ティール組織について見落とされていること

2019年9月9日​ 中土井 僚「日々是内省」


2018年1月に『ティール組織』が出版され、日本ではティールブームが起こりました。


最近では、「ティールコンサル」を名乗る方も出始めているそうで、「ティール組織化する」ことを目指そう/目指させようという動きが組織の現場では起きているように思います。


しかし、そこには見落とされているものがあるように思えてなりません。


著者であるフレデリック・ラルー氏は書籍の中で、「一人のミドル・マネージャーが自分の担当部署でティール組織的な慣行を導入することは可能でしょうか?」と質問されると、「『無駄な努力はやめたほうがよいですよ』と答えることにしている」と明言しています。
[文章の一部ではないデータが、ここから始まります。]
### src/rtl/prog_buffer.sv
// Program word store: synchronous write, asynchronous read.
// Contents are not reset; only words below count are ever read.
module prog_buffer
  import seq_defs::*;
(
  input  logic          clk,
  input  logic          we,
  input  logic [AW-1:0] waddr,
  input  logic [15:0]   wdata,
  input  logic [AW-1:0] raddr,
  output logic [15:0]   rdata
);

  logic [15:0] mem [DEPTH];

  // write one word per enabled cycle
  always_ff @(posedge clk) begin
    if (we) mem[waddr] <= wdata;
  end

  assign rdata = mem[raddr];

endmodule

### src/rtl/instr_sequencer.sv
// Nibble entry, program replay and phase-strobe generation.
// Strobes are registered and issued on the first cycle of each phase.
module instr_sequencer
  import seq_defs::*;
(
  input  logic          clk,
  input  logic          rst,
  input  logic [3:0]    sw,
  input  logic          load_pulse,
  input  logic          go_pulse,
  input  logic          clr_pulse,
  input  logic          run_all,
  output logic [15:0]   instruction,
  output logic          Execute_St,
  output logic          Overflow_St,
  output logic          Reg_Store,
  output logic [AW-1:0] pc,
  output logic [AW:0]   count,
  output logic [1:0]    nib_idx,
  output logic          busy,
  output logic          full
);

  localparam logic [PW-1:0] PH_LAST = PW'(PHASE_GAP - 1);
  localparam logic [1:0]    NIB_LAST = 2'(NIBBLES - 1);

  state_t        state_q, state_d;
  logic [PW-1:0] phase_q, phase_d;
  logic [AW-1:0] pc_d;
  logic [AW:0]   pc_next;
  logic          phase_done;
  logic          fetch;
  logic          exe_d, ovf_d, sto_d;
  logic [11:0]   shreg;
  logic          load_ok;
  logic          word_done;
  logic          we;
  logic [15:0]   wdata;
  logic [15:0]   rdata;

  assign busy       = (state_q != S_IDLE);
  assign full       = (count == (AW+1)'(DEPTH));
  assign phase_done = (phase_q == PH_LAST);
  assign pc_next    = {1'b0, pc} + (AW+1)'(1);

  assign load_ok   = (state_q == S_IDLE) && load_pulse
                  && !go_pulse && !clr_pulse && !full;
  assign word_done = (nib_idx == NIB_LAST);
  assign we        = load_ok && word_done;
  assign wdata     = {shreg, sw};

  prog_buffer u_buf (
    .clk   (clk),
    .we    (we),
    .waddr (count[AW-1:0]),
    .wdata (wdata),
    .raddr (pc_d),
    .rdata (rdata)
  );

  // next state, phase timing, pc advance and strobe requests
  always_comb begin
    state_d = state_q;
    phase_d = phase_q;
    pc_d    = pc;
    fetch   = 1'b0;
    exe_d   = 1'b0;
    ovf_d   = 1'b0;
    sto_d   = 1'b0;
    if (clr_pulse) begin
      state_d = S_IDLE;
      phase_d = '0;
      pc_d    = '0;
    end else begin
      unique case (state_q)
        S_IDLE: begin
          if (go_pulse && count != '0) begin
            state_d = S_FETCH;
            phase_d = '0;
            fetch   = 1'b1;
          end
        end
        S_FETCH: begin
          if (phase_done) begin
            state_d = S_EXEC;
            phase_d = '0;
            exe_d   = 1'b1;
          end else begin
            phase_d = phase_q + 1'b1;
          end
        end
        S_EXEC: begin
          if (phase_done) begin
            state_d = S_OVF;
            phase_d = '0;
            ovf_d   = 1'b1;
          end else begin
            phase_d = phase_q + 1'b1;
          end
        end
        S_OVF: begin
          if (phase_done) begin
            state_d = S_STORE;
            phase_d = '0;
            sto_d   = 1'b1;
          end else begin
            phase_d = phase_q + 1'b1;
          end
        end
        S_STORE: begin
          if (phase_done) begin
            state_d = S_NEXT;
            phase_d = '0;
          end else begin
            phase_d = phase_q + 1'b1;
          end
        end
        S_NEXT: begin
          if (pc_next == count) begin
            pc_d    = '0;
            state_d = S_IDLE;
          end else if (run_all) begin
            pc_d    = pc_next[AW-1:0];
            state_d = S_FETCH;
            phase_d = '0;
            fetch   = 1'b1;
          end else begin
            pc_d    = pc_next[AW-1:0];
            state_d = S_IDLE;
          end
        end
        default: begin
          state_d = S_IDLE;
          phase_d = '0;
        end
      endcase
    end
  end

  // FSM state, pc, fetched word and phase strobes
  always_ff @(posedge clk or negedge rst) begin
    if (!rst) begin
      state_q     <= S_IDLE;
      phase_q     <= '0;
      pc          <= '0;
      instruction <= '0;
      Execute_St  <= 1'b0;
      Overflow_St <= 1'b0;
      Reg_Store   <= 1'b0;
    end else begin
      state_q     <= state_d;
      phase_q     <= phase_d;
      pc          <= pc_d;
      Execute_St  <= exe_d;
      Overflow_St <= ovf_d;
      Reg_Store   <= sto_d;
      if (fetch) instruction <= rdata;
    end
  end

  // nibble shift register, nibble index and word count
  always_ff @(posedge clk or negedge rst) begin
    if (!rst) begin
      shreg   <= '0;
      nib_idx <= '0;
      count   <= '0;
    end else if (clr_pulse) begin
      shreg   <= '0;
      nib_idx <= '0;
      count   <= '0;
    end else if (load_ok) begin
      shreg   <= {shreg[7:0], sw};
      nib_idx <= nib_idx + 2'd1;
      if (word_done) count <= count + 1'b1;
    end
  end

endmodule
それは経営トップと組織のオーナーの世界観だけが組織の運命を左右するからだと。


ティール組織の元になっているのは、ケン・ウイルバーの提唱するインテグラル理論で表されている発達段階なのですが、そのことから、このラルー氏の回答の意味が見えてきます。


ラルー氏は、「こういう組織構造にすれば、ティールになれる」とは基本的に言っておらず、「ある発達段階にたどり着いた人たちは、こんな組織を創りがちだ」という傾向を実例を挙げているにすぎないのです。
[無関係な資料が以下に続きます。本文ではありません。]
`src/rtl/uart_pkg.sv`:
```
// Shared types for the UART receive controller: frame config, line FSM
// states and the data-width mask used when storing received bytes.
package uart_pkg;

  typedef enum logic [1:0] {
    DB5 = 2'b00,
    DB6 = 2'b01,
    DB7 = 2'b10,
    DB8 = 2'b11
  } data_bits_e;

  typedef struct packed {
    data_bits_e data_bits;
    logic       stop_bits;    // 0 = one stop bit, 1 = two
    logic       parity_en;
    logic       parity_type;  // 0 = even, 1 = odd
  } uart_cfg_t;

  localparam uart_cfg_t UART_CFG_DEFAULT = '{
    data_bits:   DB8,
    stop_bits:   1'b0,
    parity_en:   1'b0,
    parity_type: 1'b0
  };

  typedef enum logic {
    LINE_IDLE  = 1'b0,
    LINE_FRAME = 1'b1
  } line_state_e;

  // FIFO entry: {parity flag, data byte}
  localparam int FIFO_W = 9;

  // Keeps only the bits that belong to the configured character width.
  function automatic logic [7:0] width_mask(input data_bits_e db);
    logic [7:0] m;
    case (db)
      DB5:     m = 8'h1F;
      DB6:     m = 8'h3F;
      DB7:     m = 8'h7F;
      default: m = 8'hFF;
    endcase
    return m;
  endfunction

endpackage

```
`src/rtl/uart_rx_fifo.sv`:
```
// Synchronous show-ahead FIFO. Head entry is visible on rdata whenever the
// FIFO is non-empty; rdata reads zero when empty. A push into a full FIFO
// is accepted only when a pop happens on the same edge.
module uart_rx_fifo #(
  parameter int DEPTH = 8,
  parameter int W     = 9
) (
  input  logic                     clk,
  input  logic                     reset,
  input  logic                     push,
  input  logic                     pop,
  input  logic [W-1:0]             wdata,
  output logic [W-1:0]             rdata,
  output logic [$clog2(DEPTH):0]   count,
  output logic                     full,
  output logic                     empty
);

  localparam int AW = $clog2(DEPTH);

  logic [DEPTH-1:0][W-1:0] mem;
  logic [AW-1:0]           wr_ptr, rd_ptr;
  logic                    do_push, do_pop;

  assign full    = (count == (AW+1)'(DEPTH));
  assign empty   = (count == '0);
  assign do_pop  = pop && !empty;
  assign do_push = push && (!full || pop);
  assign rdata   = empty ? '0 : mem[rd_ptr];

  // Storage array; contents are don't-care until written, so no reset.
  always_ff @(posedge clk) begin
    if (do_push) mem[wr_ptr] <= wdata;
  end

  // Pointers and occupancy; pointers wrap naturally (power-of-two depth).
  always_ff @(posedge clk) begin
    if (reset) begin
      wr_ptr <= '0;
      rd_ptr <= '0;
      count  <= '0;
    end else begin
      if (do_push) wr_ptr <= wr_ptr + 1'b1;
      if (do_pop)  rd_ptr <= rd_ptr + 1'b1;
      case ({do_push, do_pop})
        2'b10:   count <= count + 1'b1;
        2'b01:   count <= count - 1'b1;
        default: count <= count;
      endcase
    end
  end

endmodule

```
`src/rtl/uart_rx_ctrl.sv`:
```
// UART receive controller: applies frame config only between frames,
// buffers received bytes with their parity flag, drives rts_n flow control
// with hysteresis, and keeps parity-error / overflow statistics.
module uart_rx_ctrl
  import uart_pkg::*;
#(
  parameter int DEPTH = 8,
  parameter int HI_WM = 6,
  parameter int LO_WM = 2
) (
  input  logic       clk,
  input  logic       reset,
  input  logic       cfg_wr,
  input  logic [1:0] cfg_data_bit_num,
  input  logic       cfg_stop_bit_num,
  input  logic       cfg_parity_en,
  input  logic       cfg_parity_type,
  output logic       cfg_ack,
  output logic [1:0] data_bit_num,
  output logic       stop_bit_num,
  output logic       parity_en,
  output logic       parity_type,
  input  logic       rxd,
  input  logic       rx_done,
  input  logic [7:0] rx_data,
  input  logic       parity_error,
  input  logic       rd_en,
  output logic       rd_valid,
  output logic [7:0] rd_data,
  output logic       rd_err,
  output logic       rts_n,
  output logic       overflow,
  output logic [7:0] err_cnt,
  input  logic       clear_stats
);

  localparam int CW = $clog2(DEPTH) + 1;

  line_state_e        state_q, state_d;
  logic               apply;
  uart_cfg_t          shadow_q, cfg_q;
  logic               pending_q;

  logic [CW-1:0]      count;
  logic               full, empty;
  logic [FIFO_W-1:0]  fifo_wdata, fifo_rdata;
  logic               drop, err_hit;

  // Line FSM next state; apply only from a quiet idle line so a config
  // change can never land on the edge a new start bit is seen.
  always_comb begin
    state_d = state_q;
    apply   = 1'b0;
    case (state_q)
      LINE_IDLE: begin
        if (!rxd)           state_d = LINE_FRAME;
        else if (pending_q) apply   = 1'b1;
      end
      LINE_FRAME: begin
        if (rx_done) state_d = LINE_IDLE;
      end
      default: state_d = LINE_IDLE;
    endcase
  end

  // Line FSM state register.
  always_ff @(posedge clk) begin
    if (reset) state_q <= LINE_IDLE;
    else       state_q <= state_d;
  end

  // Shadow capture and apply; a write on the apply edge stays pending.
  always_ff @(posedge clk) begin
    if (reset) begin
      shadow_q  <= UART_CFG_DEFAULT;
      cfg_q     <= UART_CFG_DEFAULT;
      pending_q <= 1'b0;
      cfg_ack   <= 1'b0;
    end else begin
      cfg_ack <= apply;
      if (apply) begin
        cfg_q     <= shadow_q;
        pending_q <= 1'b0;
      end
      if (cfg_wr) begin
        shadow_q  <= '{data_bits:   data_bits_e'(cfg_data_bit_num),
                       stop_bits:   cfg_stop_bit_num,
                       parity_en:   cfg_parity_en,
                       parity_type: cfg_parity_type};
        pending_q <= 1'b1;
      end
    end
  end

  assign data_bit_num = cfg_q.data_bits;
  assign stop_bit_num = cfg_q.stop_bits;
  assign parity_en    = cfg_q.parity_en;
  assign parity_type  = cfg_q.parity_type;

  assign err_hit    = rx_done && parity_error && cfg_q.parity_en;
  assign drop       = rx_done && full && !rd_en;
  assign fifo_wdata = {err_hit, rx_data & width_mask(cfg_q.data_bits)};

  uart_rx_fifo #(
    .DEPTH (DEPTH),
    .W     (FIFO_W)
  ) u_fifo (
    .clk   (clk),
    .reset (reset),
    .push  (rx_done),
    .pop   (rd_en),
    .wdata (fifo_wdata),
    .rdata (fifo_rdata),
    .count (count),
    .full  (full),
    .empty (empty)
  );

  assign rd_valid = !empty;
  assign rd_data  = fifo_rdata[7:0];
  assign rd_err   = fifo_rdata[8];

  // Flow control with hysteresis on the registered occupancy.
  always_ff @(posedge clk) begin
    if (reset)                          rts_n <= 1'b0;
    else if (count >= CW'(HI_WM))       rts_n <= 1'b1;
    else if (count <= CW'(LO_WM))       rts_n <= 1'b0;
  end

  // Sticky overflow; clear_stats takes priority over a new drop.
  always_ff @(posedge clk) begin
    if (reset || clear_stats) overflow <= 1'b0;
    else if (drop)            overflow <= 1'b1;
  end

  // Saturating parity-error counter; dropped frames still count.
  always_ff @(posedge clk) begin
    if (reset || clear_stats)              err_cnt <= 8'd0;
    else if (err_hit && err_cnt != 8'hFF)  err_cnt <= err_cnt + 8'd1;
  end

endmodule

```
`config.mk`:
```
export PLATFORM = sky130hd
export DESIGN_NAME = uart_rx_ctrl
export DESIGN_NICKNAME = d
export VERILOG_FILES = /design/src/rtl/uart_pkg.sv /design/src/rtl/uart_rx_fifo.sv /design/src/rtl/uart_rx_ctrl.sv
export SDC_FILE = /design/constraint.sdc
export NUM_CORES = 1
export LEC_CHECK = 0
export CAP_MARGIN = 20
export CORE_ASPECT_RATIO = 0.6
export CORE_MARGIN = 4
export CORE_UTILIZATION = 56
export DETAILED_ROUTE_END_ITERATION = 10
export GPL_TIMING_DRIVEN = 1
export PLACE_DENSITY = 0.86
export SLEW_MARGIN = 20
export SYNTH_ARGS = -nofsm -noshare
export SYNTH_HDL_FRONTEND = slang
export SYNTH_SLANG_ARGS = --single-unit
```
`constraint.sdc`:
```
create_clock -name clk -period 3.49 [get_ports clk]
set_input_delay 0.698 -clock clk [delete_from_list [all_inputs] [get_ports clk]]
set_output_delay 0.698 -clock clk [all_outputs]
set_load 0.005 [all_outputs]
```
とりわけその組織のトップとオーナーがティール段階以上の発達段階に到達できていなければ、ティール組織は創れないと明言しています。


ティール組織では、組織のメタファを「生命体」として捉えていると言われていますが、その発達段階にいる人達は、「組織を生命体に『なぞらえて』見ている」のではなく、「組織が『実際に』生命体に見えている」という違いがあります。


この点についてラルー氏は書籍の中で、「あなたは自分の組織がどうありたいと願っているのかに耳を傾けられるだろうか?」と投げかけています。


ティール段階以降にたどり着いた人の特徴として、「ヴィジョン・ロジック」という直感的に全体把握できる力が発揮されるようになります。これは論理の積み上げによって全体を理解するのではなく、直観で把握できる力です。


正解が見えづらく、物事が複雑に絡み合っている現代においては、どれだけ正確な答えに思えたとしても、論理の積み上げによる意思決定は何かしら限界を抱えます。


その意味で、感性と理性の統合はますます重要になってくると言えるでしょう。


そして、それは組織においては活動単位となるチーム自体が直観力を高め、組織の存在目的に耳を傾ける力が問われることを意味しているのだと思います。